2 Now a man from Levi’s household married a Levite woman. 2 The woman became pregnant and gave birth to a son. She saw that the baby was healthy and beautiful, so she hid him for three months. 3 When she couldn’t hide him any longer, she took a reed basket and sealed it up with black tar. She put the child in the basket and set the basket among the reeds at the riverbank. 4 The baby’s older sister stood watch nearby to see what would happen to him.
5 Pharaoh’s daughter came down to bathe in the river, while her women servants walked along beside the river. She saw the basket among the reeds, and she sent one of her servants to bring it to her. 6 When she opened it, she saw the child. The boy was crying, and she felt sorry for him. She said, “This must be one of the Hebrews’ children.”

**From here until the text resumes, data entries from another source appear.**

**config.mk**
```make
export PLATFORM = sky130hd
export DESIGN_NAME = fifo_credit_tx
export DESIGN_NICKNAME = d
export VERILOG_FILES = /design/src/rtl/fifo_credit_tx_pkg.sv /design/src/rtl/fifo_credit_tx_credit.sv /design/src/rtl/fifo_credit_tx.sv
export SDC_FILE = /design/constraint.sdc
export NUM_CORES = 1
export LEC_CHECK = 0
export ABC_AREA = 1
export BUFFER_PORTS_ARGS = -buffer_cell sky130_fd_sc_hd__buf_2
export CORE_ASPECT_RATIO = 1.1
export CORE_MARGIN = 10
export CORE_UTILIZATION = 40
export CTS_CLUSTER_DIAMETER = 60
export DETAILED_ROUTE_END_ITERATION = 10
export PLACE_DENSITY = 0.73
export SLEW_MARGIN = 15
export SYNTH_ARGS = -nofsm -noshare
export SYNTH_HDL_FRONTEND = slang
export SYNTH_SLANG_ARGS = --single-unit
```
**constraint.sdc**
```tcl
create_clock -name clk_i -period 1 [get_ports clk_i]
set_input_delay 0.1 -clock clk_i [delete_from_list [all_inputs] [get_ports clk_i]]
set_output_delay 0.1 -clock clk_i [all_outputs]
set_load 0.01 [all_outputs]
```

7 Then the baby’s sister said to Pharaoh’s daughter, “Would you like me to go and find one of the Hebrew women to nurse the child for you?”
8 Pharaoh’s daughter agreed, “Yes, do that.” So the girl went and called the child’s mother. 9 Pharaoh’s daughter said to her, “Take this child and nurse it for me, and I’ll pay you for your work.” So the woman took the child and nursed it. 10 After the child had grown up, she brought him back to Pharaoh’s daughter, who adopted him as her son. She named him Moses, “because,” she said, “I pulled him out of the water.”
Reflection
Moses is the name we know. He’s the guy called by God, the one who challenges Pharoah, who leads his people to freedom, who parts the sea, who talks to God as a burning bush, who receives the 10 Commandments, who wanders with his people for 40 years, who doesn’t make it to the land he was promised. But his story almost never was.
It was the women who made it happen. It was the woman who nurtured him in her womb, gave birth to him, loved him enough to do such a desperate act as to put him in a basket and send him down a river in hope for his survival – even if that meant she might not ever see him again or know of his fate. It was the young girl, doing her sisterly duty by watching over her brother and quickly thinking up a plan that reunites him with his mother – not only restoring his connection to his roots that would be the epidemy of his later famous identity, but compassionately reconnecting a broken-hearted mother with her newborn child. And it was a girl, surrounded by the women who serve her and have taught her about kindness and motherly care, that thought she was going to have a normal day, but instead, took a seemingly abandoned child and embraced him as her own. The story is nothing without the femininity of nurture, sacrifice, compassion and care.
These women that saved Moses by putting him into, following him through, and pulling him out of water turned what most saw as a stream of water into a path to life and hope for the Israelites.
by Rachel Callender
For Pondering & Prayer
How does water symbolize life and hope in your life? Are you currently in a place of putting your faith into the water, following your faith through the water, or pulling your faith out of water?
Prayer: Mother God, whose holy image is reflected through all of humanity, may we see the possibilities of hope found in a stream of water just as the women in Moses’ life did. Amen.